Le basi molecolari che portano all'aumento dei livelli di LDL sono correlate ad uno dei seguenti meccanismi: un ridotto numero di LDLR o un ridotta attività di LDLR in tutte le cellule ma, principalmente, negli epatotici; il che porta ad una ridotta clereance delle LDL del plasma; difetti di apo B100 portano ad un mancato legame con LDLR, invece, una maggiore espressione o un'iperattività di PCSK9 , che risulta in una rapida internalizzazione e degradazione di LDLR e quindi ad un ridotto numero di LDLR.
Cenni sul trattamento di alterati livelli di colesterolo LDL
Modifiche dello stile di vita
L'alimentazione e lo stile di vita possono essere importanti alleati nella lotta contro il rischio cardiovascolare e anche nella gestione di alterati livelli delle LDL. Nella figura 4 si sono riassunti i principali interventi utili per la riduzione delle LDL.
Fig. 4 Interventi sullo stile di vita per ridurre le LDL e i trigliceridi.
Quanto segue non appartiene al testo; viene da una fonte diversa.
--- src/rtl/riscv_pkg.sv ---
// rtl/riscv_pkg.sv - shared RISC-V opcode, field and fetch-state definitions
// Purpose : common definitions for the fetch unit and the control unit.
//           Holds the opcode localparams, the NOP encoding, the instruction
//           field-slice macros and the fetch FSM state encoding.
// Ports   : none (package).
// Config  : FETCH_MISALIGN_TRAP_EN adds the FAULT fetch state.
`ifndef RISCV_PKG_SV
`define RISCV_PKG_SV

// Field slices of a 32-bit instruction word; the argument must be a plain
// identifier because a parenthesised expression cannot be part-selected.
`define RV_OP(i)     i[6:0]
`define RV_FUNCT3(i) i[14:12]
`define RV_FUNCT7(i) i[31:25]

package riscv_pkg;

  localparam logic [6:0] OP_RTYPE  = 7'b0110011;
  localparam logic [6:0] OP_ITYPE  = 7'b0010011;
  localparam logic [6:0] OP_LOAD   = 7'b0000011;
  localparam logic [6:0] OP_STORE  = 7'b0100011;
  localparam logic [6:0] OP_BRANCH = 7'b1100011;
  localparam logic [6:0] OP_JAL    = 7'b1101111;

  // addi x0, x0, 0
  localparam logic [31:0] NOP_INSTR = 32'h0000_0013;

  typedef enum logic [2:0] {
    ST_IDLE,
    ST_REQ,
    ST_WAIT,
    ST_HOLD
`ifdef FETCH_MISALIGN_TRAP_EN
    ,
    ST_FAULT
`endif
  } fetch_state_t;

endpackage

`endif

--- src/rtl/pc_next_gen.sv ---
// rtl/pc_next_gen.sv - next-PC mux, increment and target alignment
// Purpose : combinational next-PC selection for the fetch unit.
// Ports   : pc          in   current PC
//           pcsrc       in   select redirect target instead of pc+4
//           pctarget    in   redirect target
//           pc_next     out  next PC (pc+4 wraps modulo 2^ADDR_W)
//           misaligned  out  redirect to a non-word-aligned target
//                            (only with FETCH_MISALIGN_TRAP_EN)
// Config  : FETCH_MISALIGN_TRAP_EN passes the raw target through and flags
//           misalignment; otherwise the low two target bits are cleared.
module pc_next_gen #(
  parameter int ADDR_W = 32
) (
  input  logic [ADDR_W-1:0] pc,
  input  logic              pcsrc,
  input  logic [ADDR_W-1:0] pctarget,
`ifdef FETCH_MISALIGN_TRAP_EN
  output logic              misaligned,
`endif
  output logic [ADDR_W-1:0] pc_next
);

  logic [ADDR_W-1:0] target_eff;

`ifdef FETCH_MISALIGN_TRAP_EN
  // The faulting target is kept as-is so software can see where it jumped.
  assign target_eff = pctarget;
  assign misaligned = pcsrc && (pctarget[1:0] != 2'b00);
`else
  assign target_eff = {pctarget[ADDR_W-1:2], 2'b00};
`endif

  assign pc_next = pcsrc ? target_eff : (pc + ADDR_W'(4));

endmodule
La forza dell'effetto (++ = 5-10%, + = < 5%) e il livello di evidenza dell'impatto di ogni modificazione(estratto da (Members, (CPG), & Societies, 2019).
Trattamento farmacologico
È chiaro che in determinati casi si debba intervenire, oltre che con le indicazioni atte ad adottare uno stile di vita sano e attivo, tramite agenti farmacologici. La classe di farmaci più usate per controllare i livelli di colesterolo è rappresentata dalle statine, il cui meccanismo d'azione prevede l'inibizione dell'enzima idrossimetilglutaril-CoA reduttasi (HMG-Coa reduttasi), che è l'enzima limitate durante il processo di sintesi del colesterolo.
La riduzione di colesterolo intracellulare, promuove l'incremento dell'espressione del recettore delle LDL sugli epatociti che, di fatto, aumentano l'assorbimento di LDL dal sangue, andando così a diminuire la concentrazione di LDL.
In natura esiste un prodotto, noto come riso rosso fermentato che possiede un effetto ipocolesterolemizzante che si espleta tramite un'azione statino-simile (inibisce HMG-Coa reduttasi), grazie all'azione della monacolina che rappresenta il componente bioattivo.
Esistono anche altri meccanismi con cui è possibile ridurre i livelli di colesterolo, ad esempio il farmaco ezetimibe, inibisce l'assorbimento del colesterolo proveniente dalla dieta e di quello presente nella bile a livello dell'orletto a spazzola dell'enterocita; interagendo con la proteina Niemann-Pick C1-like 1, senza interferire con l'assorbimento di altri nutrienti. La riduzione dell'assorbimento di colesterolo, innesca una maggiore espressione dei recettori per LDL, il che favorisce una riduzione del contenuto di colesterolo nel sangue.
Altro interessante meccanismo sfruttato per la riduzione di del colesterolo LDL nel sangue, è rappresentato dall'inibizione di PCSK9; dal momento che elevati livelli o un'iperfunzionalità di questa proteina nel plasma riduce i recettori per le LDL, sono stati sviluppati alcuni anticorpi monoclonali in grado di ridurre la presenza di PCSK9 nel plasma e quindi di evitare la degradazione del recettore.